The GBP/USD pair has rebounded firmly after picking bids below 1.2000 in the early Tokyo session. The cable has remained in the grip of bulls amid a risk-on market impulse, which has improved the favorability of the risk-perceived assets.
The pound bulls have remained upbeat on Tuesday despite the release of the subdued UK employment data. The Unemployment Rate remained flat at 3.8%. However, the Claimant Count Change tumbled to 20K from the prior release of -34.7k.
The catalyst that is haunting the market participants is the downbeat Average Hourly Earnings, which plunged to 6.2% from the expectations of 6.9% and the prior release of 6.8%. The investing community is aware of the fact that the UK economy is facing the headwinds of higher price pressures led by higher energy bills and food prices. Lower earnings along with price pressures are going to hurt the sentiment of the market participants dramatically.

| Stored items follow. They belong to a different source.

**config.mk**
```make
export PLATFORM = sky130hd
export DESIGN_NAME = lz77wc_seq
export DESIGN_NICKNAME = d
export VERILOG_FILES = /design/src/lz77wc_pkg.sv /design/src/lz77wc_seq.sv
export SDC_FILE = /design/constraint.sdc
export NUM_CORES = 1
export LEC_CHECK = 0
export BUFFER_PORTS_ARGS = -buffer_cell sky130_fd_sc_hd__buf_2
export CAP_MARGIN = 15
export CORE_ASPECT_RATIO = 0.9
export CORE_MARGIN = 2
export CORE_UTILIZATION = 55
export DETAILED_ROUTE_END_ITERATION = 16
export GPL_ROUTABILITY_DRIVEN = 0
export GPL_TIMING_DRIVEN = 0
export PLACE_DENSITY = 0.85
export SETUP_SLACK_MARGIN = 0.02
export SLEW_MARGIN = 40
export SYNTH_ARGS = -nofsm -noshare
export SYNTH_HDL_FRONTEND = slang
export SYNTH_SLANG_ARGS = --single-unit
export TNS_END_PERCENT = 30
```
**constraint.sdc**
```tcl
create_clock -name clk -period 6.7 [get_ports clk]
set_input_delay 0.67 -clock clk [delete_from_list [all_inputs] [get_ports clk]]
set_output_delay 0.67 -clock clk [all_outputs]
set_load 0.01 [all_outputs]
```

Meanwhile, the US dollar index (DXY) is likely to see more downside as inflation expectations to trim further amid vulnerable oil prices in July. This has trimmed expectations for a 1% rate hike by the Federal Reserve (Fed) in its July monetary policy meeting.
In today’s session, the release of the UK Consumer Price Index (CPI) will be of utmost importance. The economic data is seen at 9.3%, higher than the prior release of 9.1%. However, the core CPI that excludes oil and food may trim to 5.8% by 10 bps from its prior release.